W3C home > Mailing lists > Public > public-xml-id@w3.org > August 2008

Re: RELAX NG and xml:id

From: Daniel Veillard <veillard@redhat.com>
Date: Wed, 13 Aug 2008 09:22:26 -0400
To: Murata Makoto <EB2M-MRT@asahi-net.or.jp>
Cc: public-xml-id@w3.org, Michael.Brauer@sun.com, eb2m-mrt@j.asahi-net.or.jp
Message-ID: <20080813132225.GI24173@redhat.com>

On Wed, Aug 13, 2008 at 07:12:03PM +0900, Murata Makoto wrote:
> Dear colleagues,


> I have a question about interactions of xml:id and 
> validation.
> Consider a RELAX NG schema that defines xml:id as xsd:NCName rather
> than xsd:ID and an DTD-free instance valid against this schema.  The
> schema does NOT use the RELAX NG DTD compatibility specification.
> Since RELAX NG validation does not change the information set, 
> the [attribute type] property of the attribute xml:id is unknown.

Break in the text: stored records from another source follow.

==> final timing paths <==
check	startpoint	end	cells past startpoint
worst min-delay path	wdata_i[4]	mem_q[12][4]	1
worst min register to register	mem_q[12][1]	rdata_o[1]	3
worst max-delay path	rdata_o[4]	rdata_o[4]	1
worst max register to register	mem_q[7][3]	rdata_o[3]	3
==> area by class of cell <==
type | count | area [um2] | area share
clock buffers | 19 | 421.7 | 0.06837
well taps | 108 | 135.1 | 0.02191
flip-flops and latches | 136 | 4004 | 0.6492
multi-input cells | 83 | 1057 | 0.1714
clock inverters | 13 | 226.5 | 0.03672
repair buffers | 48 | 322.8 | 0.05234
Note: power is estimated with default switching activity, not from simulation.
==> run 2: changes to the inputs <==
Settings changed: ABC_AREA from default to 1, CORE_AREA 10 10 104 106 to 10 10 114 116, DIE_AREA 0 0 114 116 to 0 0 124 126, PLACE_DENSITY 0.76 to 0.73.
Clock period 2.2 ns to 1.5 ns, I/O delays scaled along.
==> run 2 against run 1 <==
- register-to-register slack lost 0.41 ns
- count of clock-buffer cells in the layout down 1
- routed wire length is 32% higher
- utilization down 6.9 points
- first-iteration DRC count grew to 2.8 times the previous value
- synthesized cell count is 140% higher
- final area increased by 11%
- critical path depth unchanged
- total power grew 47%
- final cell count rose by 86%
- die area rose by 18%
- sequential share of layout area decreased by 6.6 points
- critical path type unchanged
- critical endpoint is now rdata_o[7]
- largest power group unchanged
--- src/uwf_tx.sv ---
module uwf_tx
    import uwf_pkg::*;
(
    input  logic       aclk,
    input  logic       aresetn,
    input  tick_t      tick,
    input  logic       push_valid,
    input  logic [7:0] tx_byte,
    output tx_stat_t   stat
);

    logic [7:0]          store_reg [TX_DEPTH];
    logic [TX_PTR_W-1:0] head_reg, head_next;
    logic [TX_PTR_W-1:0] tail_reg, tail_next;
    logic [TX_CNT_W-1:0] count_reg, count_next, count_after;
    logic [7:0]          shift_reg, shift_next;
    logic [3:0]          bits_left_reg, bits_left_next;
    logic                level_reg, level_next;
    logic                deq, push_ok;

    always_comb begin
        shift_next     = shift_reg;
        bits_left_next = bits_left_reg;
        level_next     = level_reg;
        tail_next      = tail_reg;
        deq            = 1'b0;
        if (tick.wrap) begin
            if (bits_left_reg != 4'd0) begin
                if (bits_left_reg > 4'd1) begin
                    level_next = shift_reg[0];
                    shift_next = {1'b0, shift_reg[7:1]};
                end else begin
                    level_next = 1'b1;
                end
                bits_left_next = bits_left_reg - 4'd1;
            end else if (count_reg != '0) begin
                deq            = 1'b1;
                shift_next     = store_reg[tail_reg];
                tail_next      = (tail_reg == TX_PTR_W'(TX_DEPTH - 1)) ? '0 : tail_reg + 1'b1;
                bits_left_next = TX_FRAME_BITS;
                level_next     = 1'b0;
            end
        end
        count_after = count_reg - TX_CNT_W'(deq);
        push_ok     = push_valid && (count_after < TX_CNT_W'(TX_DEPTH));
        count_next  = count_after + TX_CNT_W'(push_ok);
        head_next   = push_ok
                    ? ((head_reg == TX_PTR_W'(TX_DEPTH - 1)) ? '0 : head_reg + 1'b1)
                    : head_reg;
    end

    always_ff @(posedge aclk) begin
        if (!aresetn) begin
            head_reg      <= '0;
            tail_reg      <= '0;
            count_reg     <= '0;
            shift_reg     <= '0;
            bits_left_reg <= '0;
            level_reg     <= 1'b1;
        end else if (tick.step) begin
            head_reg      <= head_next;
            tail_reg      <= tail_next;
            count_reg     <= count_next;
            shift_reg     <= shift_next;
            bits_left_reg <= bits_left_next;
            level_reg     <= level_next;
        end
    end

    always_ff @(posedge aclk) begin
        if (tick.step && push_ok) begin
            store_reg[head_reg] <= tx_byte;
        end
    end

    assign stat.level    = level_next;
    assign stat.accepted = push_ok;
    assign stat.full     = (count_next == TX_CNT_W'(TX_DEPTH));
    assign stat.count    = count_reg;

endmodule
**config.mk**
```make
export PLATFORM = sky130hd
export DESIGN_NAME = btns_ctrl
export DESIGN_NICKNAME = d
export VERILOG_FILES = /design/src/hdl/btns_pkg.sv /design/src/hdl/btns_ctrl.sv
export SDC_FILE = /design/constraint.sdc
export NUM_CORES = 1
export LEC_CHECK = 0
export ABC_CLOCK_PERIOD_IN_PS = 4550
export BUFFER_PORTS_ARGS = -buffer_cell sky130_fd_sc_hd__buf_2
export CORE_AREA = 4 4 41 43
export DETAILED_ROUTE_END_ITERATION = 10
export DIE_AREA = 0 0 45 47
export GPL_TIMING_DRIVEN = 0
export SLEW_MARGIN = 30
export SYNTH_ARGS = -nofsm -noshare
export SYNTH_HDL_FRONTEND = slang
export SYNTH_SLANG_ARGS = --single-unit
```
**constraint.sdc**
```tcl
create_clock -name clk -period 4.55 [get_ports clk]
set_clock_uncertainty 0.05 [all_clocks]
set_input_delay 0.2275 -clock clk [delete_from_list [all_inputs] [get_ports clk]]
set_output_delay 0.2275 -clock clk [all_outputs]
set_load 0.005 [all_outputs]
```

  Well In my opinion xml:id support is really is a property of the XML
parser. Validation which is not DTD validation but RELAX NG or XSD, etc...
is at least logically coming as a separated step after parsing. 
   So if the parser is xml:id aware after parsing and before the information
set is handed to RELAX NG, the ID type assignment (section 4 bullet 2)
has been performed and the attribute is of type ID not unknown.
   But if the parser is not xml:id aware, the attribute would be of type
unknown at that point.

> I believe that there is nothing wrong in applying "ID attribute
> normalization" and "ID type assignment" to xml:id in this instance
> document.

  Agreed this will happen (at least logically) before the RELAX NG processor
receives the informations from the parser.

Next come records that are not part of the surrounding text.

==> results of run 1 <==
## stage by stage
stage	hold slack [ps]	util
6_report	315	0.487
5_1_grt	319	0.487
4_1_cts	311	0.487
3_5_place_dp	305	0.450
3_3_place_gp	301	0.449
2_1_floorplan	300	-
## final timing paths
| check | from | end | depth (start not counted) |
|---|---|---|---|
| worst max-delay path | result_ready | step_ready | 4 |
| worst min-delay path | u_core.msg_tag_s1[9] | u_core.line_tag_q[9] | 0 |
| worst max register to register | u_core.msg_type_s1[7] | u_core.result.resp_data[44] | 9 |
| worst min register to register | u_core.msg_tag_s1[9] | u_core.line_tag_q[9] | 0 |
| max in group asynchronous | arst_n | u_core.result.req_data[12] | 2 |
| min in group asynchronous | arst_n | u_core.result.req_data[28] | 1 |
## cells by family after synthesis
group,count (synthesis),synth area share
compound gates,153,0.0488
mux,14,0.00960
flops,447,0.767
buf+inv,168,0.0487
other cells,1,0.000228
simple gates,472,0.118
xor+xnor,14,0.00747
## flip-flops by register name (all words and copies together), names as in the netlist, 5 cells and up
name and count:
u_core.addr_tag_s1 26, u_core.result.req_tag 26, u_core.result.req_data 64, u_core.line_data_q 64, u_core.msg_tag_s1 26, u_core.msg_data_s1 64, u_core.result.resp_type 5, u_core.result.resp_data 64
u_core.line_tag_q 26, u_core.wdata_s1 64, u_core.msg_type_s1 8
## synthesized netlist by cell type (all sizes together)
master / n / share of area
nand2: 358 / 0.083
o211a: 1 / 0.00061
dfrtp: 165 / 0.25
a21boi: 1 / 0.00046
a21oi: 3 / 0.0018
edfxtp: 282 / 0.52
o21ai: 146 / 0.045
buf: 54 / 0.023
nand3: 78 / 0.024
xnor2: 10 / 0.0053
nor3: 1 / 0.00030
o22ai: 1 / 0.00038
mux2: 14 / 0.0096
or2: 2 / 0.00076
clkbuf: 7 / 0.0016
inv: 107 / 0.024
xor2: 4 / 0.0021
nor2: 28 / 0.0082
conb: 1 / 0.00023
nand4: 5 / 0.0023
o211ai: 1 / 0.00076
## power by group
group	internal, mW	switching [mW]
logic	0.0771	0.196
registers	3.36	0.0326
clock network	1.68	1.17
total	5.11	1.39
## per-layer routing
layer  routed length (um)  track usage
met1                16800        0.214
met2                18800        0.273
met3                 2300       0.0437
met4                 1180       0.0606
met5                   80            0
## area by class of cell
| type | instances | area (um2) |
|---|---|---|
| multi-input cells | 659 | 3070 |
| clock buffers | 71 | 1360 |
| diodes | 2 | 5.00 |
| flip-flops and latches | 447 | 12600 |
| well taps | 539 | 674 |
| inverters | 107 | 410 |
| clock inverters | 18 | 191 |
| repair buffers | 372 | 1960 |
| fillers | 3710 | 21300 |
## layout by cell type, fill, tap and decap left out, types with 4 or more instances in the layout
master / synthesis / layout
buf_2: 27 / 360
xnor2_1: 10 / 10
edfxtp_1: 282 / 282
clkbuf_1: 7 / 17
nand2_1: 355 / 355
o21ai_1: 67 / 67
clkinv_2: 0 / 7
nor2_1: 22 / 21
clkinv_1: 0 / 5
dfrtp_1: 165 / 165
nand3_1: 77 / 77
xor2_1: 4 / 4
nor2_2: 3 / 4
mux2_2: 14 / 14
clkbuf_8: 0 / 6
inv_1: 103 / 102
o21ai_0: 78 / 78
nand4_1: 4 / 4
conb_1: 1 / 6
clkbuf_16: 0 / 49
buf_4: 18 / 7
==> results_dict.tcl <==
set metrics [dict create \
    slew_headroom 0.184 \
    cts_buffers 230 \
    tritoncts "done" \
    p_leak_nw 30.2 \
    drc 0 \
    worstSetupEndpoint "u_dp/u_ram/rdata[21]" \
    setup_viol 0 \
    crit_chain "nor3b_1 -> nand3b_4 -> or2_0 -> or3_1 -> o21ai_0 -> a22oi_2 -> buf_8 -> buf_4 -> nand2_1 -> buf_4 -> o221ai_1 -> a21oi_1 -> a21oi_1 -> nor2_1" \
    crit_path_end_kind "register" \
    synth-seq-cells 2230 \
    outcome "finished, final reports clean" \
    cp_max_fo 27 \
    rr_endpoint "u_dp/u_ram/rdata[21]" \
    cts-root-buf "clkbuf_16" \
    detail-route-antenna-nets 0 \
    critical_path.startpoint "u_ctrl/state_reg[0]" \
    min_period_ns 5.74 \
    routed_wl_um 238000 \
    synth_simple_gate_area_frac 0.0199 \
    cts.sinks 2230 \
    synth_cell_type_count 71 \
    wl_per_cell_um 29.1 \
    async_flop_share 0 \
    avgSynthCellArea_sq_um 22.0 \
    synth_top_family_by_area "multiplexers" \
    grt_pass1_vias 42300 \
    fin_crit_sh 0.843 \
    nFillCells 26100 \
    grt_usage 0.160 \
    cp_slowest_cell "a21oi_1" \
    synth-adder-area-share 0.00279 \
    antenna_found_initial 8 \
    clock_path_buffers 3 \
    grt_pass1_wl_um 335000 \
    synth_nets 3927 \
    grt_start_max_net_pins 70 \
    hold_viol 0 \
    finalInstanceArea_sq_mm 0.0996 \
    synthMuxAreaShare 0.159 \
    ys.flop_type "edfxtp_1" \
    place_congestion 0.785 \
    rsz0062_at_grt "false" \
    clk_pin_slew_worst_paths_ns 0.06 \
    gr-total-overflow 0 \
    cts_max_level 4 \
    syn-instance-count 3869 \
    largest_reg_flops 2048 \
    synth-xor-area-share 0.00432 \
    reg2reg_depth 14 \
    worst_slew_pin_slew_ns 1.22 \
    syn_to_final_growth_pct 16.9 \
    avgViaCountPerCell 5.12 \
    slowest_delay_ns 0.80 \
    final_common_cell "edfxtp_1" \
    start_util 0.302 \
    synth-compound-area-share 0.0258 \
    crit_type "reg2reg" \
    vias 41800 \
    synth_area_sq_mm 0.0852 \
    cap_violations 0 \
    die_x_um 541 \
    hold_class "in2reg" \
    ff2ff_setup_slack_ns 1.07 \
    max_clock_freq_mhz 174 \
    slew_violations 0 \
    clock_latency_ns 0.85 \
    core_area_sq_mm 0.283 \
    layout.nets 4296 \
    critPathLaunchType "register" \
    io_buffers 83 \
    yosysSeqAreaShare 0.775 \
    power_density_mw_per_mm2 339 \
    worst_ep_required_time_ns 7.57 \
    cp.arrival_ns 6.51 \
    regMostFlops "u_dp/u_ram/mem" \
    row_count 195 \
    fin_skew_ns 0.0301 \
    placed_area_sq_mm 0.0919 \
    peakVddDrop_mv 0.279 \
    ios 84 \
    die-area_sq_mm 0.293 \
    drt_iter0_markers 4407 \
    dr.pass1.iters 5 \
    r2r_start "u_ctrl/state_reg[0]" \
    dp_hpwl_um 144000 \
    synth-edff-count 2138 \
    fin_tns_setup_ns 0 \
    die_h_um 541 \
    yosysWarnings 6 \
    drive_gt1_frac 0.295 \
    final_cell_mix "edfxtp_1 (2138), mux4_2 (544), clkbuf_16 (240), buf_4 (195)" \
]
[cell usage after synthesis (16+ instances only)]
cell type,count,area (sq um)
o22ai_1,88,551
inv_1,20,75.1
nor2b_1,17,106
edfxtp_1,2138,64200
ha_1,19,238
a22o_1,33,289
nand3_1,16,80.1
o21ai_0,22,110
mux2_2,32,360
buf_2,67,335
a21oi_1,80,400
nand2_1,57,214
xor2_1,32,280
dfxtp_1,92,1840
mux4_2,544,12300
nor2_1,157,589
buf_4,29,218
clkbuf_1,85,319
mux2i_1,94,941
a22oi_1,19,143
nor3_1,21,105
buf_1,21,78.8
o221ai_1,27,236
<file path="config.mk">
export PLATFORM = sky130hd
export DESIGN_NAME = tpwm_div_chain
export DESIGN_NICKNAME = d
export VERILOG_FILES = /design/src/hw/rtl/tpwm_div_cell.sv /design/src/hw/rtl/tpwm_div_chain.sv
export SDC_FILE = /design/constraint.sdc
export NUM_CORES = 2
export LEC_CHECK = 0
export BUFFER_PORTS_ARGS = -buffer_cell sky130_fd_sc_hd__buf_2
export CAP_MARGIN = 20
export CORE_ASPECT_RATIO = 0.5
export CORE_MARGIN = 2
export CORE_UTILIZATION = 60
export DETAILED_ROUTE_END_ITERATION = 6
export GPL_TIMING_DRIVEN = 0
export PLACE_DENSITY_LB_ADDON = 0.2
export RECOVER_POWER = 100
export SYNTH_ARGS = -nofsm -noshare
export SYNTH_HDL_FRONTEND = slang
export SYNTH_SLANG_ARGS = --single-unit
</file>
<file path="constraint.sdc">
create_clock -name i_clk -period 4 [get_ports i_clk]
set_input_delay 0.6 -clock i_clk [delete_from_list [all_inputs] [get_ports i_clk]]
set_output_delay 0.6 -clock i_clk [all_outputs]
set_load 0.02 [all_outputs]
</file>
<file path="src/hw/rtl/tpwm_div_cell.sv">
// ----------------------------------------------------------------------------
// tpwm_div_cell
// One restoring-division cell: resolves one quotient bit per item.
// ----------------------------------------------------------------------------
module tpwm_div_cell #(
    parameter int NW  = 30,
    parameter int DW  = 33,
    parameter int SBW = 1,
    parameter int BIT = 0
) (
    input  logic           i_clk,
    input  logic           i_rst_n,
    input  logic           i_en,
    input  logic           i_valid,
    input  logic [NW-1:0]  i_num,
    input  logic [DW-1:0]  i_den,
    input  logic [DW-1:0]  i_rem,
    input  logic [NW-1:0]  i_quot,
    input  logic [SBW-1:0] i_sb,
    output logic           o_valid,
    output logic [NW-1:0]  o_num,
    output logic [DW-1:0]  o_den,
    output logic [DW-1:0]  o_rem,
    output logic [NW-1:0]  o_quot,
    output logic [SBW-1:0] o_sb
);
    logic [DW:0]    w_trial;
    logic [DW:0]    w_diff;
    logic           w_ge;
    logic [NW-1:0]  n_quot;
    logic [DW-1:0]  n_rem;
    logic           r_valid;
    logic [NW-1:0]  r_num;
    logic [DW-1:0]  r_den;
    logic [DW-1:0]  r_rem;
    logic [NW-1:0]  r_quot;
    logic [SBW-1:0] r_sb;

    assign w_trial = {i_rem, i_num[BIT]};
    assign w_diff  = w_trial - {1'b0, i_den};
    assign w_ge    = (w_trial >= {1'b0, i_den});

    always_comb begin
        n_quot      = i_quot;
        n_quot[BIT] = w_ge;
        n_rem       = w_ge ? w_diff[DW-1:0] : w_trial[DW-1:0];
    end

    always_ff @(posedge i_clk) begin
        if (!i_rst_n) begin
            r_valid <= 1'b0;
        end else if (i_en) begin
            r_valid <= i_valid;
        end
    end

    always_ff @(posedge i_clk) begin
        if (i_en) begin
            r_num  <= i_num;
            r_den  <= i_den;
            r_rem  <= n_rem;
            r_quot <= n_quot;
            r_sb   <= i_sb;
        end
    end

    assign o_valid = r_valid;
    assign o_num   = r_num;
    assign o_den   = r_den;
    assign o_rem   = r_rem;
    assign o_quot  = r_quot;
    assign o_sb    = r_sb;
endmodule

</file>
<file path="src/hw/rtl/tpwm_div_chain.sv">
// ----------------------------------------------------------------------------
// tpwm_div_chain
// Row of division cells, most significant quotient bit first.
// ----------------------------------------------------------------------------
module tpwm_div_chain #(
    parameter int NW  = 30,
    parameter int DW  = 33,
    parameter int SBW = 1
) (
    input  logic           i_clk,
    input  logic           i_rst_n,
    input  logic           i_en,
    input  logic           i_valid,
    input  logic [NW-1:0]  i_num,
    input  logic [DW-1:0]  i_den,
    input  logic [SBW-1:0] i_sb,
    output logic           o_valid,
    output logic [NW-1:0]  o_quot,
    output logic [SBW-1:0] o_sb
);
    logic [NW:0]            w_valid;
    logic [NW:0][NW-1:0]    w_num;
    logic [NW:0][DW-1:0]    w_den;
    logic [NW:0][DW-1:0]    w_rem;
    logic [NW:0][NW-1:0]    w_quot;
    logic [NW:0][SBW-1:0]   w_sb;

    assign w_valid[0] = i_valid;
    assign w_num[0]   = i_num;
    assign w_den[0]   = i_den;
    assign w_rem[0]   = '0;
    assign w_quot[0]  = '0;
    assign w_sb[0]    = i_sb;

    for (genvar k = 0; k < NW; k++) begin : g_cell
        tpwm_div_cell #(
            .NW  (NW),
            .DW  (DW),
            .SBW (SBW),
            .BIT (NW - 1 - k)
        ) u_cell (
            .i_clk   (i_clk),
            .i_rst_n (i_rst_n),
            .i_en    (i_en),
            .i_valid (w_valid[k]),
            .i_num   (w_num[k]),
            .i_den   (w_den[k]),
            .i_rem   (w_rem[k]),
            .i_quot  (w_quot[k]),
            .i_sb    (w_sb[k]),
            .o_valid (w_valid[k+1]),
            .o_num   (w_num[k+1]),
            .o_den   (w_den[k+1]),
            .o_rem   (w_rem[k+1]),
            .o_quot  (w_quot[k+1]),
            .o_sb    (w_sb[k+1])
        );
    end

    assign o_valid = w_valid[NW];
    assign o_quot  = w_quot[NW];
    assign o_sb    = w_sb[NW];
endmodule

</file>
-- Word level (Yosys, flattened, before mapping)
Cells that the tools add are included.
- flip-flop bits (word level): 2874
- input port bits: 68
- output and inout port bits: 32
- word-level logic and storage cells: 266
- add/sub/neg operators: 29
- magnitude comparators: 30
- muxes and demuxes: 29
- operator list (kind ; number):
    >= comparator 34 x 33 -> 1 bit ; 29
    two-way mux 33 bit ; 28
    subtractor 33 bit ; 28
    >= comparator 1 x 33 -> 1 bit ; 1
    subtractor 1 x 33 -> 33 bit ; 1
    two-way mux 1 bit ; 1

-- Logic depth before layout (Yosys ltp)
- depth after elaboration: 2
- gate-level depth with buffers: 18
- gate-level depth less buffers: 16

-- Hierarchy
From an unflattened synthesis, not the netlist that was laid out.
- cell total of the unflattened synthesis: 14883
- area total of the unflattened synthesis: 187484.8 µm²
- modules (own cells, without submodules) (module ; instances ; cells an instance ; area each (µm²) ; sequential area each (µm²)):
    tpwm_div_cell (g_cell[12].u_cell ...) ; 23 ; 497 ; 6239.7 ; 3833.7
    tpwm_div_cell (g_cell[0].u_cell ...) ; 7 ; 493 ; 6281.0 ; 3833.7
    tpwm_div_chain ; 1 ; 1 ; 3.8 ; 0.0

-- Worst setup path before layout
Ideal clock, no wire load.
- path kind: register to register
- start point: reg g_cell[16].u_cell.r_num[12]
- end point: reg g_cell[17].u_cell.r_rem[10] (data pin)
- library setup time: 260 ps
- arrival time: 3451 ps
- data required time: 3740 ps
- path slack: 288 ps
- stages on the path, launching flop included: 18
- path buffers: 2
- period minus slack after synthesis: 3712 ps
- cell sequence: edfxtp_1 > inv_1 > ha_1 > inv_1 > fa_1 > a21o_1 > nor2b_1 > o311a_1 > o21ai_2 > o31ai_1 > a21oi_2 > o31a_4 > o21ai_2 > a221o_1 > a211o_1 > buf_6 > buf_12 > mux2_4
- longest elaborated chain between the ends: 2
- elaborated cells between the ends (all ways): 3
- those cells by class: 1 x add/sub; 1 x order compare; 1 x mux
- ends and longest elaborated chain (element ; line ; RTL):
    from (decl) ; tpwm_div_cell.sv:33 ; logic [NW-1:0] r_num;
    from (signal assigned) ; tpwm_div_cell.sv:59 ; r_num <= i_num;
    subtractor 33 bit or >= comparator 34 x 33 -> 1 bit (tied branches) ; tpwm_div_cell.sv:40, tpwm_div_cell.sv:41 ;
    two-way mux 33 bit (*) ; tpwm_div_cell.sv:46 ; n_rem = w_ge ? w_diff[DW-1:0] : w_trial[DW-1:0];
    via g_cell[17].u_cell.n_rem[10] ; tpwm_div_cell.sv:31 ; logic [DW-1:0] n_rem;
    to (signal assigned) ; tpwm_div_cell.sv:61 ; r_rem <= n_rem;
    to (decl) ; tpwm_div_cell.sv:35 ; logic [DW-1:0] r_rem;
Mark *: on every way through the listed nets, which the timed path passes. The rest lies on a longest branch.
A chain may end at the register's enable or synchronous reset.

-- Final worst setup path
- start point: in i_den[5]
- end point: reg g_cell[0].u_cell.r_rem[0] (data pin)
- longest elaborated chain between the ends: 2
- ends and longest elaborated chain (element ; line ; RTL):
    from (decl) ; tpwm_div_chain.sv:15 ; input logic [DW-1:0] i_den,
    >= comparator 1 x 33 -> 1 bit ; tpwm_div_cell.sv:41 ; assign w_ge = (w_trial >= {1'b0, i_den});
    via g_cell[0].u_cell.w_ge ; tpwm_div_cell.sv:29 ; logic w_ge;
    two-way mux 1 bit ; tpwm_div_cell.sv:46 ;
    via g_cell[0].u_cell.n_rem[0] ; tpwm_div_cell.sv:31 ;
    to (signal assigned) ; tpwm_div_cell.sv:61 ;
    to (decl) ; tpwm_div_cell.sv:35 ;
The timed path passes the listed nets, and every way through them passes these cells.

==> results.toml <==
[detailed_routing]
detail-route-antenna-nets = 0
first_pass_iters = 7
wl_per_cell_um = 20.56
drt_iter0_markers = 5845
post-route-drc-count = 2
vias = 94130
viasPerCell = 5.804
routed_wl_mm = 333.4

[synth]
yosysTopAreaCell = "edfxtp_1"
yosysWarnings = 0
synth.area.top_cells = "edfxtp_1 (58%), ha_1 (8.2%), a21oi_1 (3.8%), inv_1 (3.1%), xnor2_1 (2.8%)"
async_reset_ff_share_pct = 0
netlist.area_leader.share_pct = 58.47
avgSynthCellArea_um2 = 11.97
synthesis.nets = 13260
synth_edf_count = 2844
synth_seq_area_share_pct = 58.88
synth_commonest_cells = "edfxtp_1 (2844), inv_1 (1205), a21oi_1 (1111)"
ys_ff_latch = 2874
synth_top_flop_cell = "edfxtp_1"
synth_area_um2 = 146100
synth_most_common_cell = "edfxtp_1"
yosysUniqueCellTypes = 99
synthCells = 12200

[power]
internal_power_mw = 82.16
p_leak_nw = 65.42
comb_power_share_pct = 45.7
pwr-share-seq_pct = 35.4
p_total_mw = 132.2
net-switching-power_mw = 50.06
p_sw_share_pct = 37.86
p_per_area_nw_per_um2 = 809.4
p_clk_share_pct = 18.9
peakVddDrop_v = 0.0003983

[hold_path]
hold_class = "input pin to flop"
min_from = "i_rst_n"
worst_hold_path.num_cells = 2

[setup_path]
path_depth = 9
rr_worst_depth = 14
crit_required_ps = 4620
critPathMaxStageDelay_ps = 970
crit_chain = "dlygate4sd3_1 > clkbuf_1 > nor4_1 > nand4_1 > nor2_1 > nor4b_1 > o21a_1 > clkbuf_1 > mux2i_1"
crit_family = "simple AND/OR/NAND/NOR gates"
crit_arrival_ps = 4790
slowest_stage = "nor4b_1"
r2r_start = "g_cell[1].u_cell.o_rem[25]"
startpoint = "i_den[5]"
path_class = "input pin to flop"
crit_buf_inv = 3
startpoint_type = "input pin"
crit_top_cell = "clkbuf_1"
worstSetupEndpointType = "flop"
critPathMaxFanout = 10

[clock_network]
clockRootBuffer = "clkbuf_16"
cts_buffers = 266
numClockSinks = 2874
cts.reportedPaths.clkPinSlew_ps = 70
cts_tree = "yes"
worstSkewPairLatency_ps = 870
clk_path_buf_depth = 4
htree_levels = 5

[cells_and_area]
finalNonFillerCells = 16220
final_cell_area_um2 = 163400
diodes = 0
drive_gt1_share_pct = 9.422
synthToLayoutAreaGrowth_pct = 11.85
fin_util_pct = 67.81
fin_nets = 13850

[floorplan]
die_y_um = 352.9
ioPinCount = 100
die_w_um = 701.8
die-area_um2 = 247600
rows = 127
core-area_um2 = 240900
start_util_pct = 60.63

[sta]
finalSetupTns_ps = -6301
fin_skew_ps = 51.17
rsz0062_at_grt = "true"
relSlewSlack_pct = -108.1
finalMaxSlewViolations = 881
final-hold-violation-count = 0
setup_ws_ps = -176.1
setup_viol = 141
fmax_ghz = 0.2395
fin_crit_ps = 4176
worst_pin_slew_ps = 3121
fin_crit_sh_pct = 104.4
holdWs_ps = 124.1

[global_route]
globalRouteTotalUtil_pct = 26.15
grt-ovfl-total = 0
grt_pass1_wl_mm = 506.1
grt_max_degree = 184
antenna_found_initial = 1
grt_pass1_vias = 95330

[place]
dpl.hpwl_mm = 242.7
gp_congestion = 0.9635
port_buffers = 98
dp_slack_ps = -3746
dpl.cell_count = 15550
dpl_cell_area_um2 = 151100

[status]
violations = "DRC, capacitance limit, slew limit, setup timing"
status = "finished with violations"

[job]
cap_violations = 10
==> cells by family after synthesis <==
family          count (synthesis)  synth area share, %
mux                           249                1.956
simple gates                 2524                8.048
xor+xnor                      797                4.779
compound gates               3288                13.84
fa+ha+maj                     987                8.599
flops                        2874                58.88
buf+inv                      1484                3.897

> In my understanding, xml:id tries to separate ID processing
> from validation as much as possible.

  yes it tries to implement IDness at the parser level, i.e. provide
IDness even if no DTD is available.

> However, Section 4 of the xml:id recommendation says:
> 	The declared type of the attribute, if it has one, is "ID".
> 	All declarations for xml:id attributes must specify "ID" as
> 	the type of the attribute.
> Does this sentence prohibit my scenario?  The pattern for xml:id 
> specifies xsd:NCName rather than xsd:ID.

  In spirit yes, you should not at the validation level conflict with
what a parser supporting xml:id but not validating would provide.
  In practice I would not see that as a hard problem myself since
RELAX NG do not modify the infoset, so basically that rule in your 
schemas is in my opinion just verifying that the values passed are
compatible with xsd:NCName, it's a type checking not a type definition.

  Since the infoset is not changed, the only impact of the RNG mismatch 
is that you won't be able to catch some problems:
   - conflicting ID but assuming xml:id processing and no DTD one would
     expect IDness to be only xml:id based and conflicts will be reported
     by the parser itself
   - ID/IDREF mismatches

so by miscategorizing the attribute you loose some quality of checking
sounds like a schemas bug but of limited impact.

> Furthermore, what will happen if the xml:id attribute is validated
> against wildcards?  For example: 
>   anyAtt = attribute * { xsd:string }.

  Sounds similar to me as the previous case, you use a generic rule but
as a result loose some quality in the checking.

> Such wildcards are useful when we would like to allow foreign elements
> to contain any attribute.   Since the RELAX NG DTD compatibility 
> specification allows the use of xsd:ID only when we precisely know 
> the element name as well as the attribute name, we cannot 
> have: 
>   anyElement = element * {attribute xml:id {xsd:ID}?, anyElement*}
> If the "anyAtt" define statement shown above is what you mean
> "declaration", we cannot allow xml:id within foreign elements 
> without giving up RELAX NG validation. 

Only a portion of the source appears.